The Thomas J. Moyer Ohio Judicial Center, home of the Supreme Court of Ohio and other offices of the judicial branch.

Ohio taxpayers have lost their right to appeal decisions of the Board of Tax Appeals (BTA) directly to the state Supreme Court, but supporters of the new policy say it will make the judicial system run more efficiently overall.

A state budget bill signed by Gov. John Kasich over the summer contained the little discussed provision ending the right of taxpayers to appeal tax board rulings directly to the state’s highest court. Such appeals will now be routinely sent to one of the state’s 12 appellate courts, but they can still be brought to the high court’s attention under the new process, according to Ohio Supreme Court spokesman Edward Miller.

“A party can seek review in a court of appeals and at the same time request that the Supreme Court transfer the case for its review because of new or unique issues,” Miller told Watchdog.org.

A spike in tax board appeals to the state Supreme Court prompted this year’s legislative action, but business groups and the Ohio Society of CPAs fought the change.
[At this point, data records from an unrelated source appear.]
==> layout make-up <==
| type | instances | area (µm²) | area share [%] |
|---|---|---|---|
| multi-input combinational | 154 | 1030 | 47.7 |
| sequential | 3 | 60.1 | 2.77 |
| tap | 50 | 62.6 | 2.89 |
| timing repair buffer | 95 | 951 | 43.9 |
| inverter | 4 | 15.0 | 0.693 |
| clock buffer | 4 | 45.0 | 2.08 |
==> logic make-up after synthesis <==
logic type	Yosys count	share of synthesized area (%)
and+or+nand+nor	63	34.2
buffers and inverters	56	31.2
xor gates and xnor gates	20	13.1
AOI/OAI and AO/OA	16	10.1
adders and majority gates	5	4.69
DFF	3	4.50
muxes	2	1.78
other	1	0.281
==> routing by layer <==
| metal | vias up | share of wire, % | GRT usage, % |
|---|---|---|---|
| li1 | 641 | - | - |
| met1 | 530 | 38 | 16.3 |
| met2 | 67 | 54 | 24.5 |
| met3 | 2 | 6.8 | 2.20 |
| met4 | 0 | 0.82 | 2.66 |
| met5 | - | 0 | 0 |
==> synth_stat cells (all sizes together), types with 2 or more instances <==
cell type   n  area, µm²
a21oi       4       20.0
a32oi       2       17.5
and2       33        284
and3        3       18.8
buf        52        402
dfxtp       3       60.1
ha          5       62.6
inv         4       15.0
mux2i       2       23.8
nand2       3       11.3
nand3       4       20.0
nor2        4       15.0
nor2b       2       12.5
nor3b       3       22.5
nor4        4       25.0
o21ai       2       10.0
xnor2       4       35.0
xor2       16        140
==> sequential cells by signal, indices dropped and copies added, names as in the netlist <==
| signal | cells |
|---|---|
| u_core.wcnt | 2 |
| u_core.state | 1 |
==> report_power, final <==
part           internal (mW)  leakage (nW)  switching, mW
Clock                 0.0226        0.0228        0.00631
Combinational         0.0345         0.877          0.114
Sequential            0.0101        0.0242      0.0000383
`src/rtl/ik_angle_sequencer_if.sv`:
```
// Bundle of target stream, stage/atan engine handshakes, result stream and status of the IK sequencer.
// The master modport is the sequencer itself and the slave modport is everything around it.
interface ik_angle_sequencer_if #(
  parameter int COORD_W    = 14,
  parameter int ANGLE_W    = 13,
  parameter int FIFO_DEPTH = 4
);
  localparam int CNT_W = $clog2(FIFO_DEPTH) + 1;

  logic                      in_valid;
  logic                      in_ready;
  logic [COORD_W-1:0]        in_x;
  logic [COORD_W-1:0]        in_y;
  logic                      in_relative;
  logic                      in_elbow;
  logic [COORD_W:0]          conv_x;
  logic [COORD_W:0]          conv_y;
  logic                      stage_en;
  logic [2:0]                stage_id;
  logic                      stage_done;
  logic                      atan_en;
  logic [1:0]                atan_sel;
  logic                      atan_done;
  logic signed [ANGLE_W-1:0] atan_angle;
  logic                      out_valid;
  logic                      out_ready;
  logic signed [ANGLE_W-1:0] th1;
  logic signed [ANGLE_W-1:0] th2;
  logic                      busy;
  logic                      err_pulse;
  logic [3:0]                err_code;
  logic [CNT_W-1:0]          fifo_count;

  modport master (
    input  in_valid, in_x, in_y, in_relative, in_elbow,
    input  stage_done, atan_done, atan_angle, out_ready,
    output in_ready, conv_x, conv_y, stage_en, stage_id, atan_en, atan_sel,
    output out_valid, th1, th2, busy, err_pulse, err_code, fifo_count
  );

  modport slave (
    output in_valid, in_x, in_y, in_relative, in_elbow,
    output stage_done, atan_done, atan_angle, out_ready,
    input  in_ready, conv_x, conv_y, stage_en, stage_id, atan_en, atan_sel,
    input  out_valid, th1, th2, busy, err_pulse, err_code, fifo_count
  );
endinterface

```
`src/rtl/ik_angle_sequencer.sv`:
```
// Two-link SCARA inverse-kinematics sequencer: queues targets, steps the external stage and
// atan2 engines through one job at a time, and presents th1/th2 with backpressure and timeout abort.
module ik_angle_sequencer #(
  parameter int COORD_W    = 14,
  parameter int ANGLE_W    = 13,
  parameter int FIFO_DEPTH = 4,
  parameter int TIMEOUT    = 1023
) (
  input logic clk,
  input logic reset,
  ik_angle_sequencer_if.master bus
);
  localparam int PTR_W = $clog2(FIFO_DEPTH);
  localparam int CNT_W = PTR_W + 1;
  localparam int TMR_W = $clog2(TIMEOUT + 1);
  localparam logic [TMR_W-1:0] TMO_LAST = TMR_W'(TIMEOUT - 1);

  typedef enum logic [3:0] {
    S_IDLE, S_LOAD, S_CONV, S_COS, S_SIN, S_K1, S_K2,
    S_GAMMA, S_ATANXY, S_TH2, S_CALC, S_OUT
  } state_t;

  typedef struct packed {
    logic [COORD_W-1:0] x;
    logic [COORD_W-1:0] y;
    logic               relative;
    logic               elbow;
  } job_t;

  state_t state, state_next, adv_state;

  job_t             mem [FIFO_DEPTH];
  logic [PTR_W-1:0] wr_ptr, rd_ptr;
  logic [CNT_W-1:0] count;
  logic             full, push, pop;
  job_t             head;

  logic [TMR_W-1:0] timer;
  logic             stage_en, atan_en, out_valid, done_now, timed_out;
  logic [2:0]       stage_id;
  logic [1:0]       atan_sel;

  logic [COORD_W:0]          conv_x, conv_y;
  logic                      job_elbow;
  logic signed [ANGLE_W-1:0] gamma, axy, t2, th1, th2;
  logic                      err_pulse;
  logic [3:0]                err_code;

  function automatic logic [COORD_W:0] to_twos(input logic [COORD_W-1:0] v, input logic rel);
    logic [COORD_W:0] mag;
    mag = {2'b00, v[COORD_W-2:0]};
    if (!rel)
      return {1'b0, v};
    return v[COORD_W-1] ? -mag : mag;
  endfunction

  assign full = (count == CNT_W'(FIFO_DEPTH));
  assign push = bus.in_valid & ~full;
  assign pop  = (state == S_LOAD);
  assign head = mem[rd_ptr];

  always_ff @(posedge clk) begin
    if (push)
      mem[wr_ptr] <= {bus.in_x, bus.in_y, bus.in_relative, bus.in_elbow};
  end

  always_ff @(posedge clk or negedge reset) begin
    if (!reset) begin
      wr_ptr <= '0;
      rd_ptr <= '0;
      count  <= '0;
    end else begin
      if (push) wr_ptr <= wr_ptr + PTR_W'(1);
      if (pop)  rd_ptr <= rd_ptr + PTR_W'(1);
      case ({push, pop})
        2'b10:   count <= count + CNT_W'(1);
        2'b01:   count <= count - CNT_W'(1);
        default: count <= count;
      endcase
    end
  end

  always_ff @(posedge clk or negedge reset) begin
    if (!reset) state <= S_IDLE;
    else        state <= state_next;
  end

  always_comb begin
    state_next = state;
    adv_state  = state;
    stage_en   = 1'b0;
    stage_id   = 3'd0;
    atan_en    = 1'b0;
    atan_sel   = 2'd0;
    out_valid  = 1'b0;
    done_now   = 1'b0;
    timed_out  = 1'b0;
    case (state)
      S_IDLE:   if (count != '0) state_next = S_LOAD;
      S_LOAD:   state_next = S_CONV;
      S_CONV:   begin stage_en = 1'b1; stage_id = 3'd0; adv_state = S_COS;    end
      S_COS:    begin stage_en = 1'b1; stage_id = 3'd1; adv_state = S_SIN;    end
      S_SIN:    begin stage_en = 1'b1; stage_id = 3'd2; adv_state = S_K1;     end
      S_K1:     begin stage_en = 1'b1; stage_id = 3'd3; adv_state = S_K2;     end
      S_K2:     begin stage_en = 1'b1; stage_id = 3'd4; adv_state = S_GAMMA;  end
      S_GAMMA:  begin atan_en  = 1'b1; atan_sel = 2'd0; adv_state = S_ATANXY; end
      S_ATANXY: begin atan_en  = 1'b1; atan_sel = 2'd1; adv_state = S_TH2;    end
      S_TH2:    begin atan_en  = 1'b1; atan_sel = 2'd2; adv_state = S_CALC;   end
      S_CALC:   state_next = S_OUT;
      S_OUT: begin
        out_valid = 1'b1;
        if (bus.out_ready) state_next = S_IDLE;
      end
      default:  state_next = S_IDLE;
    endcase
    // A done strobe only counts when its own enable is currently raised.
    done_now = (stage_en & bus.stage_done) | (atan_en & bus.atan_done);
    if (stage_en | atan_en) begin
      if (done_now) begin
        state_next = adv_state;
      end else if (timer == TMO_LAST) begin
        state_next = S_IDLE;
        timed_out  = 1'b1;
      end
    end
  end

  always_ff @(posedge clk or negedge reset) begin
    if (!reset)
      timer <= '0;
    else if ((state_next != state) || !(stage_en | atan_en))
      timer <= '0;
    else
      timer <= timer + TMR_W'(1);
  end

  always_ff @(posedge clk or negedge reset) begin
    if (!reset) begin
      conv_x    <= '0;
      conv_y    <= '0;
      job_elbow <= 1'b0;
      gamma     <= '0;
      axy       <= '0;
      t2        <= '0;
      th1       <= '0;
      th2       <= '0;
      err_pulse <= 1'b0;
      err_code  <= '0;
    end else begin
      err_pulse <= timed_out;
      if (timed_out)
        err_code <= stage_en ? {1'b0, stage_id} : {2'b10, atan_sel};
      if (state == S_LOAD) begin
        conv_x    <= to_twos(head.x, head.relative);
        conv_y    <= to_twos(head.y, head.relative);
        job_elbow <= head.elbow;
      end
      if (atan_en & bus.atan_done) begin
        case (atan_sel)
          2'd0:    gamma <= bus.atan_angle;
          2'd1:    axy   <= bus.atan_angle;
          default: t2    <= bus.atan_angle;
        endcase
      end
      if (state == S_CALC) begin
        th1 <= job_elbow ? (axy + gamma) : (axy - gamma);
        th2 <= job_elbow ? -t2 : t2;
      end
    end
  end

  assign bus.in_ready   = ~full;
  assign bus.conv_x     = conv_x;
  assign bus.conv_y     = conv_y;
  assign bus.stage_en   = stage_en;
  assign bus.stage_id   = stage_id;
  assign bus.atan_en    = atan_en;
  assign bus.atan_sel   = atan_sel;
  assign bus.out_valid  = out_valid;
  assign bus.th1        = th1;
  assign bus.th2        = th2;
  assign bus.busy       = (state != S_IDLE);
  assign bus.err_pulse  = err_pulse;
  assign bus.err_code   = err_code;
  assign bus.fifo_count = count;
endmodule

```
`src/flat_wrapper.sv`:
```
// flat-port wrapper written by rule: the top's interface ports become plain ports
module ik_angle_sequencer_flat 
#(
  parameter int COORD_W    = 14,
  parameter int ANGLE_W    = 13,
  parameter int FIFO_DEPTH = 4,
  parameter int TIMEOUT    = 1023
)
  (clk, reset, bus_in_valid, bus_in_x, bus_in_y, bus_in_relative, bus_in_elbow, bus_stage_done, bus_atan_done, bus_atan_angle, bus_out_ready, bus_in_ready, bus_conv_x, bus_conv_y, bus_stage_en, bus_stage_id, bus_atan_en, bus_atan_sel, bus_out_valid, bus_th1, bus_th2, bus_busy, bus_err_pulse, bus_err_code, bus_fifo_count);
  ik_angle_sequencer_if #(.COORD_W(COORD_W), .ANGLE_W(ANGLE_W), .FIFO_DEPTH(FIFO_DEPTH)) bus_i ();
  input logic clk;
  input logic reset;
  input wire logic [$bits(bus_i.in_valid)-1:0] bus_in_valid;
  input wire logic [$bits(bus_i.in_x)-1:0] bus_in_x;
  input wire logic [$bits(bus_i.in_y)-1:0] bus_in_y;
  input wire logic [$bits(bus_i.in_relative)-1:0] bus_in_relative;
  input wire logic [$bits(bus_i.in_elbow)-1:0] bus_in_elbow;
  input wire logic [$bits(bus_i.stage_done)-1:0] bus_stage_done;
  input wire logic [$bits(bus_i.atan_done)-1:0] bus_atan_done;
  input wire logic [$bits(bus_i.atan_angle)-1:0] bus_atan_angle;
  input wire logic [$bits(bus_i.out_ready)-1:0] bus_out_ready;
  output wire logic [$bits(bus_i.in_ready)-1:0] bus_in_ready;
  output wire logic [$bits(bus_i.conv_x)-1:0] bus_conv_x;
  output wire logic [$bits(bus_i.conv_y)-1:0] bus_conv_y;
  output wire logic [$bits(bus_i.stage_en)-1:0] bus_stage_en;
  output wire logic [$bits(bus_i.stage_id)-1:0] bus_stage_id;
  output wire logic [$bits(bus_i.atan_en)-1:0] bus_atan_en;
  output wire logic [$bits(bus_i.atan_sel)-1:0] bus_atan_sel;
  output wire logic [$bits(bus_i.out_valid)-1:0] bus_out_valid;
  output wire logic [$bits(bus_i.th1)-1:0] bus_th1;
  output wire logic [$bits(bus_i.th2)-1:0] bus_th2;
  output wire logic [$bits(bus_i.busy)-1:0] bus_busy;
  output wire logic [$bits(bus_i.err_pulse)-1:0] bus_err_pulse;
  output wire logic [$bits(bus_i.err_code)-1:0] bus_err_code;
  output wire logic [$bits(bus_i.fifo_count)-1:0] bus_fifo_count;
  assign bus_i.in_valid = bus_in_valid;
  assign bus_i.in_x = bus_in_x;
  assign bus_i.in_y = bus_in_y;
  assign bus_i.in_relative = bus_in_relative;
  assign bus_i.in_elbow = bus_in_elbow;
  assign bus_i.stage_done = bus_stage_done;
  assign bus_i.atan_done = bus_atan_done;
  assign bus_i.atan_angle = bus_atan_angle;
  assign bus_i.out_ready = bus_out_ready;
  assign bus_in_ready = bus_i.in_ready;
  assign bus_conv_x = bus_i.conv_x;
  assign bus_conv_y = bus_i.conv_y;
  assign bus_stage_en = bus_i.stage_en;
  assign bus_stage_id = bus_i.stage_id;
  assign bus_atan_en = bus_i.atan_en;
  assign bus_atan_sel = bus_i.atan_sel;
  assign bus_out_valid = bus_i.out_valid;
  assign bus_th1 = bus_i.th1;
  assign bus_th2 = bus_i.th2;
  assign bus_busy = bus_i.busy;
  assign bus_err_pulse = bus_i.err_pulse;
  assign bus_err_code = bus_i.err_code;
  assign bus_fifo_count = bus_i.fifo_count;
  ik_angle_sequencer #(.COORD_W(COORD_W), .ANGLE_W(ANGLE_W), .FIFO_DEPTH(FIFO_DEPTH), .TIMEOUT(TIMEOUT)) u_core (.clk(clk), .reset(reset), .bus(bus_i));
endmodule
```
In a letter sent to lawmakers over the summer, the groups argued that the cost of appealing tax cases would increase because of the addition of another layer of court review.

The new policy would apply tax law differently around the state because rulings by appellate courts only apply to a single judicial district, the letter said.

“Different courts of appeals may decide important tax issues in different ways,” the letter said. “As a result, taxpayers with plants in two different Ohio jurisdictions could have those plants taxed differently.”

The Ohio Society of CPAs will continue to urge lawmakers to reverse the policy change, according to Gregory Saul, the society’s director of tax policy.

“It’s something that we’re going to advocate for,” Saul told Watchdog.org, adding that the previous policy had been in place for 75 years.

The new policy was inserted into legislation with little warning to stakeholders, he said.

“It was done in the context of the budget bill,” Saul said. “It was late in the process, so there was only one week for us to react to this change.”

The new procedure will promote inconsistency in Ohio’s system of taxation, according to Saul.

“You could potentially have a dozen different interpretations after the BTA,” he said.

The Ohio Board of Tax Appeals is a venue for the resolution of state and local tax disputes. Taxpayers, businesses and government bodies all have access to the BTA, which is considered a quasi-judicial agency.

Opponents of the new policy acknowledged that the high court had been facing an increasing number of tax cases in recent years, but they urged alternative solutions, such as a greater emphasis on mediation and providing more funding to the tax board so it could make more thoughtful decisions.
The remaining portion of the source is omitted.